Otro día de frustración con la realidad chocando de cara contra los sueños de juventud. En estos días, de pesadillas constantes, de baja remuneración, de esfuerzo permanente, de trabajos sin metas, de días sin rumbos, me pregunto una y otra y otra vez, cuando saldría de esta crisis. Si es verdad que me dejaré hundir y que la vida será solamente este carrusel de días, encaminados a una pensión que no me servirá de nada.
Hay una parte de mí, una gran parte, que quiere resignarse a creer que esto es la vida. Adaptarte para ser solo bueno en un lugar que no amas, pero que te permite llegar a fin de mes... si acaso.
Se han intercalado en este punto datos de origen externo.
Background: an optimization exercise with open tools, aiming at small area and few clock cycles. Do not read the settings as production practice.
In this exercise RTL edits were held to simulation tests only and were not proved equivalent to the original.
No activity file was given, so power comes from the tool's default toggle rates.

==> flow/design.v <==
module snpe (
    input  wire        clk,
    input  wire        rst,
    input  wire        cmd_valid,
    output wire        cmd_ready,
    input  wire [7:0]  cmd_data,
    input  wire        cmd_last,
    output wire        rsp_valid,
    input  wire        rsp_ready,
    output wire [7:0]  rsp_data,
    output wire        rsp_last,
    input  wire [31:0] now,
    input  wire [15:0] rnd
);
    localparam N_SLOTS = 5;
    localparam NBUF    = 29;
    localparam [15:0] CK_INIT = 16'h1021;
    localparam [3:0] C_ILL  = 4'd0;
    localparam [3:0] C_RST  = 4'd1;
    localparam [3:0] C_INIT = 4'd2;
    localparam [3:0] C_BYTE = 4'd3;
    localparam [3:0] C_READ = 4'd4;
    localparam [3:0] C_GEN  = 4'd5;
    localparam [3:0] C_CHK  = 4'd6;
    localparam [3:0] C_ENC  = 4'd7;
    localparam [3:0] C_DEC  = 4'd8;
    localparam [3:0] C_REQ  = 4'd9;
    localparam [3:0] C_CCHK = 4'd10;
    localparam [3:0] C_RD   = 4'd11;
    localparam [3:0] C_CNT  = 4'd12;
    localparam [3:0] S_OK      = 4'h0;
    localparam [3:0] S_E_OP    = 4'h1;
    localparam [3:0] S_E_FMT   = 4'h2;
    localparam [3:0] S_E_LEN   = 4'h3;
    localparam [3:0] S_E_ALIGN = 4'h4;
    localparam [3:0] S_E_SIZE  = 4'h5;
    localparam [3:0] S_E_FIT   = 4'h6;
    localparam [3:0] S_E_CKSUM = 4'h7;
    localparam [3:0] S_E_FULL  = 4'h8;
    localparam [3:0] S_E_MISS  = 4'h9;
    localparam [3:0] S_E_IDX   = 4'hD;
    function [15:0] ck_step(input [15:0] a, input [7:0] b);
        ck_step = {a[14:0], a[15]} ^ {8'h00, b};
    endfunction
    function [3:0] op_class(input [7:0] op);
        case (op)
            8'h00: op_class = C_RST;
            8'h10: op_class = C_INIT;
            8'h11: op_class = C_BYTE;
            8'h12: op_class = C_READ;
            8'h13: op_class = C_GEN;
            8'h14: op_class = C_CHK;
            8'h20: op_class = C_ENC;
            8'h21: op_class = C_DEC;
            8'h30: op_class = C_REQ;
            8'h31: op_class = C_CCHK;
            8'h32: op_class = C_RD;
            8'h33: op_class = C_CNT;
            default: op_class = C_ILL;
        endcase
    endfunction
    reg [15:0] acc;
    reg [N_SLOTS-1:0] valid;
    reg [15:0] chal [0:N_SLOTS-1];
    reg [15:0] iss  [0:N_SLOTS-1];
    reg [31:0] ts   [0:N_SLOTS-1];
    reg        resp;         
    reg        wait1;        
    reg [2:0]  pos;          
    reg [8:0]  rem;          
    reg [4:0]  pc;           
    reg [3:0]  cls;          
    reg [15:0] kk;           
    reg [4:0]  n5;           
    reg        nbig;         
    reg        d_align, d_size, d_small;  
    reg [15:0] tacc;         
    reg [7:0]  pbuf [0:NBUF-1];
    reg [4:0]  live_r;       
    reg [1:0]  lph;          
    reg [3:0]  st;
    reg [2:0]  idx;
    reg        newf;
    wire cmd_fire = cmd_valid && !resp && !wait1;
    wire rsp_fire = rsp_ready && resp;
    wire exec     = cmd_fire && cmd_last;
    assign cmd_ready = !resp && !wait1;
    assign rsp_valid = resp;
    wire [3:0] c = (pos == 3'd0) ? op_class(cmd_data) : cls;
    wire is_ck1 = (c == C_GEN) || (c == C_ENC);
    wire is_chk = (c == C_CHK);
    wire is_dec = (c == C_DEC);
    wire at_len = (is_ck1 || is_dec) ? (pos == 3'd1) :
                  is_chk             ? (pos == 3'd3) : 1'b0;
    wire at_n   = is_dec ? (pos == 3'd4) : at_len;    
    wire pos_ge2 = (pos >= 3'd2);
    wire pos_ge4 = (pos >= 3'd4);
    wire pos_ge5 = (pos == 3'd5);
    wire after_len = (is_ck1 || is_dec) ? pos_ge2 : is_chk ? pos_ge4 : 1'b0;
    wire pay_byte = ((c == C_ENC) && pos_ge2) || (is_dec && pos_ge5);
    wire ck_more  = (is_ck1 && pos_ge2) || (is_chk && pos_ge4) ||
                    (is_dec && pos_ge5 && (pc < n5));
    wire [15:0] tacc_nx = at_n    ? ck_step(CK_INIT, cmd_data) :
                          ck_more ? ck_step(tacc, cmd_data) : tacc;
    function live_of(input [31:0] tn, input [21:0] tn_hm1, input [31:0] t);
        reg [9:0]  d;
        reg [10:0] c;
        integer    q;
        begin
            c[0] = 1'b0;
            for (q = 0; q < 10; q = q + 1) begin
                d[q]   = tn[q] ^ t[q] ^ c[q];
                c[q+1] = (~tn[q] & t[q]) | (~(tn[q] ^ t[q]) & c[q]);
            end
            live_of = ~(d[9] & d[8] & d[7] & d[6] & d[5] & (d[4] | d[3])) &&
                      (c[10] ? (t[31:10] == tn_hm1) : (t[31:10] == tn[31:10]));
        end
    endfunction
    wire [21:0] now_hm1 = now[31:10] - 22'd1;
    wire l0 = (lph == 2'd0);
    wire l1 = (lph == 2'd1);
    wire l2 = (lph == 2'd2);
    wire [31:0] tx = ({32{l0}} & ts[0]) | ({32{l1}} & ts[2]) | ({32{l2}} & ts[4]);
    wire        vx = (l0 & valid[0]) | (l1 & valid[2]) | (l2 & valid[4]);
    wire [31:0] ty = ({32{l0}} & ts[1]) | ({32{!l0}} & ts[3]);
    wire        vy = (l0 & valid[1]) | (!l0 & valid[3]);
    wire        lx = vx && live_of(now, now_hm1, tx);
    wire        ly = vy && live_of(now, now_hm1, ty);
    wire [N_SLOTS-1:0] live = {lx, live_r[3:0]};
    wire [15:0] v16 = {kk[7:0], cmd_data};
    reg [N_SLOTS-1:0] cm, im;
    reg        chal_hit, iss_hit, have_free;
    reg [2:0]  chal_idx, iss_idx, free_idx;
    reg [N_SLOTS-1:0] free_oh;
    integer j;
    always @(*) begin
        for (j = 0; j < N_SLOTS; j = j + 1) begin
            cm[j] = live[j] && (chal[j] == v16);
            im[j] = live[j] && (iss[j] == v16);
        end
        chal_hit = 1'b0; chal_idx = 3'd0;
        iss_hit  = 1'b0; iss_idx  = 3'd0;
        have_free = 1'b0; free_idx = 3'd0;
        for (j = N_SLOTS - 1; j >= 0; j = j - 1) begin
            if (cm[j]) begin chal_hit = 1'b1; chal_idx = j[2:0]; end
            if (im[j]) begin iss_hit  = 1'b1; iss_idx  = j[2:0]; end
            if (!live[j]) begin have_free = 1'b1; free_idx = j[2:0]; end
        end
        for (j = 0; j < N_SLOTS; j = j + 1)
            free_oh[j] = (free_idx == j[2:0]) && have_free;
    end
    reg       fmt;
    reg [3:0] st_x;
    reg [8:0] rem_x;
    always @(*) begin
        case (c)
            C_RST, C_INIT, C_READ, C_CNT: fmt = (pos == 3'd0);
            C_BYTE, C_RD:                 fmt = (pos == 3'd1);
            C_REQ, C_CCHK:                fmt = (pos == 3'd2);
            C_GEN, C_ENC, C_DEC:
                fmt = (pos == 3'd1) ? (cmd_data == 8'd0) : (pos_ge2 && rem == 9'd1);
            C_CHK:
                fmt = (pos == 3'd3) ? (cmd_data == 8'd0) : (pos_ge4 && rem == 9'd1);
            default: fmt = 1'b0;
        endcase
        st_x  = S_OK;
        rem_x = 9'd0;
        if (c == C_ILL)
            st_x = S_E_OP;
        else if (!fmt)
            st_x = S_E_FMT;
        else begin
            case (c)
                C_READ: rem_x = 9'd2;
                C_GEN: begin
                    if (nbig && pos_ge2) st_x = S_E_LEN;
                    else rem_x = 9'd2;
                end
                C_CHK: begin
                    if (nbig && pos_ge4) st_x = S_E_LEN;
                    else begin
                        rem_x = 9'd2;
                        if (tacc_nx != kk) st_x = S_E_CKSUM;
                    end
                end
                C_ENC: begin
                    if (nbig && pos_ge2) st_x = S_E_LEN;
                    else rem_x = (pos_ge2 && n5 > 5'd13) ? 9'd32 : 9'd16;
                end
                C_DEC: begin
                    if (pos == 3'd1)      st_x = S_E_SIZE;
                    else if (d_align)     st_x = S_E_ALIGN;
                    else if (d_size)      st_x = S_E_SIZE;
                    else if (nbig)        st_x = S_E_LEN;
                    else if (d_small && n5 > 5'd13) st_x = S_E_FIT;
                    else if (tacc_nx != kk) st_x = S_E_CKSUM;
                    else rem_x = {4'd0, n5} + 9'd1;
                end
                C_REQ: begin
                    if (chal_hit || have_free) rem_x = 9'd4;
                    else st_x = S_E_FULL;
                end
                C_CCHK: begin
                    if (iss_hit) rem_x = 9'd1;
                    else st_x = S_E_MISS;
                end
                C_RD: begin
                    if (cmd_data >= 8'd5) st_x = S_E_IDX;
                    else rem_x = 9'd10;
                end
                C_CNT: rem_x = 9'd1;
                default: ;
            endcase
        end
    end
    wire ok_x   = fmt && (c != C_ILL);
    wire do_rst = exec && ok_x && (c == C_RST);
    wire do_req = exec && ok_x && (c == C_REQ) && !chal_hit;
    wire [N_SLOTS-1:0] we = do_req ? free_oh : {N_SLOTS{1'b0}};
    integer k;
    always @(posedge clk) begin
        if (lph == 2'd0) begin
            live_r[0] <= lx;
            live_r[1] <= ly;
        end
        if (lph == 2'd2) live_r[4] <= lx;
        if (lph == 2'd1) begin
            live_r[2] <= lx;
            live_r[3] <= ly;
        end
        if (lph != 2'd0 || cmd_fire) begin
            if (lph != 2'd2) lph <= lph + 2'd1;
        end
        for (k = 0; k < N_SLOTS; k = k + 1) if (we[k]) begin
            chal[k] <= v16;
            iss[k]  <= rnd;
            ts[k]   <= now;
        end
        for (k = 0; k < NBUF; k = k + 1)
            if (cmd_fire && pay_byte && pc == k[4:0]) pbuf[k] <= cmd_data;
        if (cmd_fire) begin
            if (pos == 3'd0) cls <= op_class(cmd_data);
            if (pos != 3'd5) pos <= pos + 3'd1;
            if (pos == 3'd0) pc <= 5'd0;
            else if (pay_byte) pc <= pc + 5'd1;
            if (at_len) rem <= {1'b0, cmd_data};
            else rem <= rem - 9'd1;
            if ((pos < 3'd3) || (is_dec && pos == 3'd3)) kk <= {kk[7:0], cmd_data};
            if (at_n) begin
                n5   <= cmd_data[4:0];
                nbig <= (cmd_data > 8'd29);
            end
            if (is_dec && pos == 3'd1) begin
                d_align <= (cmd_data[3:0] != 4'd0);
                d_size  <= (cmd_data == 8'd0) || (cmd_data > 8'd32);
                d_small <= (cmd_data == 8'd16);
            end
            tacc <= tacc_nx;
        end
        if (exec) begin
            if (c == C_CNT && ok_x) wait1 <= 1'b1;
            else resp <= 1'b1;
            pos  <= 3'd0;
            st   <= st_x;
            rem  <= rem_x;
            pc   <= (c == C_ENC) ? 5'd28 : 5'd30;
            newf <= !chal_hit;
            case (c)
                C_REQ:  idx <= chal_hit ? chal_idx : free_idx;
                C_CCHK: idx <= iss_idx;
                default: idx <= cmd_data[2:0];
            endcase
        end
        if (wait1) begin
            wait1 <= 1'b0;
            resp  <= 1'b1;
        end
        if (rsp_fire) begin
            pc  <= pc + 5'd1;
            rem <= rem - 9'd1;
            if (rem == 9'd0) begin
                resp <= 1'b0;
                pos  <= 3'd0;
                lph  <= 2'd0;
            end else if (pos != 3'd5) begin
                pos <= pos + 3'd1;
            end
        end
        if (rst || do_rst) begin
            acc   <= CK_INIT;
            valid <= {N_SLOTS{1'b0}};
        end else begin
            valid <= valid | we;
            if (exec && ok_x) begin
                case (c)
                    C_INIT: acc <= CK_INIT;
                    C_BYTE: acc <= ck_step(acc, cmd_data);
                    C_GEN, C_CHK: if (st_x == S_OK || st_x == S_E_CKSUM) acc <= tacc_nx;
                    default: ;
                endcase
            end
        end
        if (rst) begin
            resp <= 1'b0;
            wait1 <= 1'b0;
            pos  <= 3'd0;
            lph  <= 2'd0;
        end
    end
    wire [2:0] live_cnt = {2'b00, live_r[0]} + {2'b00, live_r[1]} + {2'b00, live_r[2]} +
                          {2'b00, live_r[3]} + {2'b00, live_r[4]};
    wire first  = (pos == 3'd0);
    wire k_crc  = !first && ((cls == C_READ) || (cls == C_GEN) || (cls == C_CHK));
    wire k_enc  = !first && (cls == C_ENC);
    wire k_dec  = !first && (cls == C_DEC);
    wire k_req  = !first && (cls == C_REQ);
    wire k_rd   = !first && (cls == C_RD);
    wire rem0   = (rem == 9'd0);
    wire rem1   = (rem == 9'd1);
    wire s_acch = k_crc && rem1;
    wire s_accl = k_crc && rem0;
    wire s_tch  = k_enc && (pc == 5'd29);
    wire s_tcl  = k_enc && (pc == 5'd30);
    wire s_n    = (k_enc || k_dec) && (pc == 5'd31);
    wire s_pay  = (k_enc && (pc < n5)) || k_dec;
    wire s_newf = k_req && (rem == 9'd3);
    wire s_idx  = (k_req && rem0) || (!first && (cls == C_CCHK));
    wire s_slot = (k_req && (rem == 9'd1 || rem == 9'd2)) || (k_rd && rem < 9'd8);
    wire s_v    = k_rd && (rem == 9'd9);
    wire s_l    = k_rd && (rem == 9'd8);
    wire s_cnt  = !first && (cls == C_CNT);
    wire [2:0] fs = (cls == C_RD) ? rem[2:0] : {2'b10, rem[1]};
    wire [7:0] fs_oh = 8'd1 << fs;
    wire [N_SLOTS-1:0] idx_oh = 5'b00001 << idx;
    wire [N_SLOTS-1:0] slot_oh = idx_oh & valid & {N_SLOTS{s_slot}};
    reg  [7:0] slot_byte;
    reg  [63:0] fld;
    integer s, b;
    always @(*) begin
        slot_byte = 8'h00;
        for (s = 0; s < N_SLOTS; s = s + 1) begin
            fld = {chal[s], iss[s], ts[s]};
            for (b = 0; b < 8; b = b + 1)
                slot_byte = slot_byte | ({8{slot_oh[s] & fs_oh[b]}} & fld[8*b +: 8]);
        end
    end
    reg [7:0] pay_byte_r;
    integer p;
    always @(*) begin
        pay_byte_r = 8'h00;
        for (p = 0; p < NBUF; p = p + 1)
            pay_byte_r = pay_byte_r | ({8{s_pay && (pc == p[4:0])}} & pbuf[p]);
    end
    wire v_at = |(valid & idx_oh);
    wire l_at = |(live_r & idx_oh);
    wire [7:0] rd = ({8{first}}  & {4'd0, st})
                  | ({8{s_acch}} & acc[15:8])
                  | ({8{s_accl}} & acc[7:0])
                  | ({8{s_tch}}  & tacc[15:8])
                  | ({8{s_tcl}}  & tacc[7:0])
                  | ({8{s_n}}    & {3'd0, n5})
                  | ({8{s_newf}} & {7'd0, newf})
                  | ({8{s_idx}}  & {5'd0, idx})
                  | ({8{s_v}}    & {7'd0, v_at})
                  | ({8{s_l}}    & {7'd0, l_at})
                  | ({8{s_cnt}}  & {5'd0, live_cnt})
                  | slot_byte | pay_byte_r;
    assign rsp_data = rd;
    assign rsp_last = (rem == 9'd0);
endmodule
Hay una minúscula parte de ti que cree que todavía se puede soñar. Pero por cada soñador hay mil resignados. Hoy le compré unas galletas a mi niño de la esquina. Su voz se está haciendo más grave; ya está creciendo. Este niño lleno de sueños de superhéroes, de ganas de aventuras, y tantas promesas para el futuro, se pasa su infancia vendiendo galletas en una esquina, durante una lluvia fría y lluviosa.
Verlo me hace creer que el mundo es indiferente y cruel y que los sueños no son para todo el mundo. La neurona rebelde me dice que debo soñar por él y por mí. Porque aunque no tan cercanos, tampoco somos de mundos diferentes. Y que él, a lo mejor al igual que yo, mirará el techo desde su cama durante las noches. Pensando si aquello más allá que hay en su cuarto, podría conseguirlo.
Y cada día es otra calle lluviosa, ya sea por dentro o por fuera, pero seguimos marchando, porque todavía hay esperanza de llegar a alguna parte.